Saved entries
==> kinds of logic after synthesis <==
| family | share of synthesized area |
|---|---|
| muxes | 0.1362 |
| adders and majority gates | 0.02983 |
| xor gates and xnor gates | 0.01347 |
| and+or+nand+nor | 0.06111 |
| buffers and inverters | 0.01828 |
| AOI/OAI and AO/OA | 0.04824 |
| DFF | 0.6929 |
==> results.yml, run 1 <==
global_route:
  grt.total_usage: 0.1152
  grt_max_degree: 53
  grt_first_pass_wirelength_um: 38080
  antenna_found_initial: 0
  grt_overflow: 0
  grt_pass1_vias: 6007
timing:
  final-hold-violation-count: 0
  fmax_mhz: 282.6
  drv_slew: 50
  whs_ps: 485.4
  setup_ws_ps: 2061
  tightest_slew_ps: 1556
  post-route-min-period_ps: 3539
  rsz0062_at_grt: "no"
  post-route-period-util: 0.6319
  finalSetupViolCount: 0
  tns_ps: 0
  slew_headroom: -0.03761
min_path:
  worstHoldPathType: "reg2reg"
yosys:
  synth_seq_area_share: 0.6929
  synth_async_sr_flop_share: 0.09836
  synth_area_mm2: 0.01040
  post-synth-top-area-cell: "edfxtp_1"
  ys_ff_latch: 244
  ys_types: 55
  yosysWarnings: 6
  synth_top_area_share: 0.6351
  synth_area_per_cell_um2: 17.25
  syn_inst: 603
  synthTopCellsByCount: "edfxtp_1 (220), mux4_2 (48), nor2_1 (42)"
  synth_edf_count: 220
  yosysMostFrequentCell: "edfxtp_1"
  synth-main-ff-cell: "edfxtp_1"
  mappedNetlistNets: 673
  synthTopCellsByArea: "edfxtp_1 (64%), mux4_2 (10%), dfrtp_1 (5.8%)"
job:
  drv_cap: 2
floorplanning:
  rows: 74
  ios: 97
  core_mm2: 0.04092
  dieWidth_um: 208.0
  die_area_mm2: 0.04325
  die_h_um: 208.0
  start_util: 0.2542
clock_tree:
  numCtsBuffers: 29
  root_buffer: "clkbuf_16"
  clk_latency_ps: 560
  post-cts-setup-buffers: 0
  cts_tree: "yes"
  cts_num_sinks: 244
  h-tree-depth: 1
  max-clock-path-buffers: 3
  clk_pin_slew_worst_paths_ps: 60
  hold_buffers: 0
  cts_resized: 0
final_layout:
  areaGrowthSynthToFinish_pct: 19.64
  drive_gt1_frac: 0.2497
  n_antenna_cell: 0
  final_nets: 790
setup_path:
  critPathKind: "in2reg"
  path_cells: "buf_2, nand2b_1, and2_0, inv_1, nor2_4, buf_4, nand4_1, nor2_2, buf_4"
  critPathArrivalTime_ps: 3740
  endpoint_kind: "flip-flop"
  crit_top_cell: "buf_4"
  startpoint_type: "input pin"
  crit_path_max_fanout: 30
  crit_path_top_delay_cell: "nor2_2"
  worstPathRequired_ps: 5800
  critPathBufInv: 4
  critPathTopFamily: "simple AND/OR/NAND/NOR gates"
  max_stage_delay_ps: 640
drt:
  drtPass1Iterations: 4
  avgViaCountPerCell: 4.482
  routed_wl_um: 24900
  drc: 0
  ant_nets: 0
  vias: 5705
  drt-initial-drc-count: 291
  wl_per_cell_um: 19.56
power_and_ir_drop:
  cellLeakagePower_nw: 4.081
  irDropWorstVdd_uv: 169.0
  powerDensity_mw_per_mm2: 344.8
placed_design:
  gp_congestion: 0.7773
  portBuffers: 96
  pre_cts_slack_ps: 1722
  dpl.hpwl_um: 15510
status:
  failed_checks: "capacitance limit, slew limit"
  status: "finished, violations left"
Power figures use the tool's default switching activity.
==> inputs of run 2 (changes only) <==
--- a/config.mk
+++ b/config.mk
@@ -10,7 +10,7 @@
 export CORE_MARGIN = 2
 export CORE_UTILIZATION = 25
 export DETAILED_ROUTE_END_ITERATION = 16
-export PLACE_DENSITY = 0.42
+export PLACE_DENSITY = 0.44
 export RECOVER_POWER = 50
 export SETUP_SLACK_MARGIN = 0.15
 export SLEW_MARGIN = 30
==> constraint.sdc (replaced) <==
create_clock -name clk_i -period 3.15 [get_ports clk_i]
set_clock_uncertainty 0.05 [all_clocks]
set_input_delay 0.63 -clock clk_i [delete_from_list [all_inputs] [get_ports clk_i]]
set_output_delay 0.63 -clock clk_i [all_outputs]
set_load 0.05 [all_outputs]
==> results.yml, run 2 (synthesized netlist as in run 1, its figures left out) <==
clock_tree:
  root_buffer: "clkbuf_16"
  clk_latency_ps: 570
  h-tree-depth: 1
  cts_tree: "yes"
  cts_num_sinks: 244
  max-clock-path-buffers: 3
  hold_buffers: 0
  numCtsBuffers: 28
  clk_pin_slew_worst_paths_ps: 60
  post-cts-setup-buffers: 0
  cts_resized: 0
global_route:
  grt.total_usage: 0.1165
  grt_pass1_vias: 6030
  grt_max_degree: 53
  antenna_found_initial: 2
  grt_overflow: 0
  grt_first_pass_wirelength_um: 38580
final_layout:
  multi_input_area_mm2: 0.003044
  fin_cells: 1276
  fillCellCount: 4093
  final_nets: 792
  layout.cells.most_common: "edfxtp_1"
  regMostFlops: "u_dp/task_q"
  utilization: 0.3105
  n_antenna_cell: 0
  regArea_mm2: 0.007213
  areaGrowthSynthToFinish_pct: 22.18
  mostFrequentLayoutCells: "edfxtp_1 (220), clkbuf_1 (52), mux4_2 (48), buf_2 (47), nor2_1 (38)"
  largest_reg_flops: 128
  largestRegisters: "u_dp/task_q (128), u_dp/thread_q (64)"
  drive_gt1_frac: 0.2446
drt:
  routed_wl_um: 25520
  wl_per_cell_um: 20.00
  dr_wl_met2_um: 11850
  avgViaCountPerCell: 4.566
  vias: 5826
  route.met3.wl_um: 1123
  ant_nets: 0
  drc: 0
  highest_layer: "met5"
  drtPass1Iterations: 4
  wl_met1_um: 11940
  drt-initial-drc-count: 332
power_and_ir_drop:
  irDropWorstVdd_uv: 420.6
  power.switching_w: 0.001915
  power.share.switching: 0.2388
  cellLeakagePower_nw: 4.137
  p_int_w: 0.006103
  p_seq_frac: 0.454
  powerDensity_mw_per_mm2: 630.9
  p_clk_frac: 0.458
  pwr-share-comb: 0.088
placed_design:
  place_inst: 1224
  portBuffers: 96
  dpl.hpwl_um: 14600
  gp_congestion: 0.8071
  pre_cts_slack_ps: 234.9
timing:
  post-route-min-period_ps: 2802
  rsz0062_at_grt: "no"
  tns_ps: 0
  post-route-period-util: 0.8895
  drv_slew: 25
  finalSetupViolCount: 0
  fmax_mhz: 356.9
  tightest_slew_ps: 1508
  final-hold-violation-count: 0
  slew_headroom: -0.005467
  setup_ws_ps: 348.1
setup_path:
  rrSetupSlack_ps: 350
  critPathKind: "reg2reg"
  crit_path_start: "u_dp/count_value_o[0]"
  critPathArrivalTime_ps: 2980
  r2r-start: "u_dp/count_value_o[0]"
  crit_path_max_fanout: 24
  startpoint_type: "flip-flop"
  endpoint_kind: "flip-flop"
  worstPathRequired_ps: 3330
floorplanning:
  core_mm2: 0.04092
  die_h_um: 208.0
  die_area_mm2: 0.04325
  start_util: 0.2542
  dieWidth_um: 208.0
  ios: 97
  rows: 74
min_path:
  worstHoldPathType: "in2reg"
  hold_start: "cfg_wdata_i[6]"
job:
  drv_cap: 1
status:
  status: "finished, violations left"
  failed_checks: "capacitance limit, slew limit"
[src/rtl/hcbd_pkg.sv]
package hcbd_pkg;

    localparam int SIZE_BITS = 32;

    localparam int PHASE_BITS = 3;
    localparam logic [PHASE_BITS-1:0] PH_LEAD   = 3'd0;
    localparam logic [PHASE_BITS-1:0] PH_DIGITS = 3'd1;
    localparam logic [PHASE_BITS-1:0] PH_EXT    = 3'd2;
    localparam logic [PHASE_BITS-1:0] PH_DATA   = 3'd3;
    localparam logic [PHASE_BITS-1:0] PH_SKIP   = 3'd4;
    localparam logic [PHASE_BITS-1:0] PH_TAIL   = 3'd5;
    localparam logic [PHASE_BITS-1:0] PH_LEFT   = 3'd6;

    localparam logic [1:0] KIND_PAYLOAD  = 2'd0;
    localparam logic [1:0] KIND_END      = 2'd1;
    localparam logic [1:0] KIND_LEFTOVER = 2'd2;

    localparam logic [7:0] CH_CR = 8'h0D;
    localparam logic [7:0] CH_LF = 8'h0A;

    localparam logic [1:0] SKIP_BYTES = 2'd2;

    // result queue
    localparam int QUEUE_DEPTH = 4;
    localparam int QPTR_BITS   = $clog2(QUEUE_DEPTH);
    localparam int QLVL_BITS   = $clog2(QUEUE_DEPTH + 1);

    typedef struct packed {
        logic [7:0] out_byte;
        logic [1:0] kind;
    } result_t;

    typedef struct packed {
        logic [1:0] count;
        result_t    first;
        result_t    second;
    } step_res_t;

    function automatic logic is_hex(input logic [7:0] b);
        is_hex = (b >= 8'h30 && b <= 8'h39) || (b >= 8'h61 && b <= 8'h66)
              || (b >= 8'h41 && b <= 8'h46);
    endfunction

    function automatic logic [3:0] hex_val(input logic [7:0] b);
        logic [7:0] v;
        v = 8'h00;
        if (b >= 8'h30 && b <= 8'h39)
        begin
            v = b - 8'h30;
        end
        else if (b >= 8'h61 && b <= 8'h66)
        begin
            v = b - 8'h57;
        end
        else if (b >= 8'h41 && b <= 8'h46)
        begin
            v = b - 8'h37;
        end
        hex_val = v[3:0];
    endfunction

    function automatic logic is_blank(input logic [7:0] b);
        is_blank = (b == 8'h20) || (b >= 8'h09 && b <= 8'h0D);
    endfunction

endpackage
### src/hdl/epoch_seconds_to_date.sv
// One transaction is in flight at a time: whole years and then whole months of seconds are
// removed, one a cycle, by the year and month subtractors, and the result is loaded into the
// output register, waiting while that register is still occupied; the next transaction is
// taken the cycle after that load. Reset clears the controller and the output valid flag;
// no result is pending after reset.
`timescale 1ns / 1ps

module epoch_seconds_to_date #(
  parameter int SECONDS_WIDTH = e2d_pkg::SecondsWidthDefault
) (
  input  logic                              clk_i,
  input  logic                              rst_ni,
  input  logic                              in_valid_i,
  output logic                              in_ready_o,
  input  logic [SECONDS_WIDTH-1:0]          epoch_seconds_i,
  output logic                              out_valid_o,
  input  logic                              out_ready_i,
  output logic [e2d_pkg::YearOutWidth-1:0]  year_o,
  output logic [e2d_pkg::MonthOutWidth-1:0] month_o,
  output logic [e2d_pkg::DayOutWidth-1:0]   day_o
);
  import e2d_pkg::*;

  // The controller steps through two phases for each transaction, working on the seconds
  // directly. First whole years are removed one per cycle, starting at 1970, by subtracting
  // the year's length in seconds, while the leap rule is tracked with running residues of
  // the year modulo 100 and 400, so no division of the year is ever needed. Next, whole
  // months are removed one per cycle, with February lengthened in leap years. What is left
  // is less than a month; it is turned into whole days by a shift and a multiplication by a
  // reciprocal as the result is loaded, the time of day is dropped, and the days plus one
  // give the day of month.

  e2d_cmd_t cmd;
  e2d_sts_t sts;

  e2d_ctrl u_ctrl (
    .clk_i       (clk_i),
    .rst_ni      (rst_ni),
    .in_valid_i  (in_valid_i),
    .in_ready_o  (in_ready_o),
    .out_valid_o (out_valid_o),
    .out_ready_i (out_ready_i),
    .sts_i       (sts),
    .cmd_o       (cmd)
  );

  // The result is held in the datapath's output register until the downstream transaction
  // completes, so a new input can be worked on meanwhile.
  e2d_dp #(
    .SECONDS_WIDTH (SECONDS_WIDTH)
  ) u_dp (
    .clk_i           (clk_i),
    .epoch_seconds_i (epoch_seconds_i),
    .cmd_i           (cmd),
    .sts_o           (sts),
    .year_o          (year_o),
    .month_o         (month_o),
    .day_o           (day_o)
  );

endmodule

§ **ASSIGNMENT**
When you reach the line containing "Power figures use" in the data above, start copying exactly, and stop after the line containing "PLACE_DENSITY = 0.44".

§ **YOUR RESPONSE**
Power figures use the tool's default switching activity.
==> inputs of run 2 (changes only) <==
--- a/config.mk
+++ b/config.mk
@@ -10,7 +10,7 @@
 export CORE_MARGIN = 2
 export CORE_UTILIZATION = 25
 export DETAILED_ROUTE_END_ITERATION = 16
-export PLACE_DENSITY = 0.42
+export PLACE_DENSITY = 0.44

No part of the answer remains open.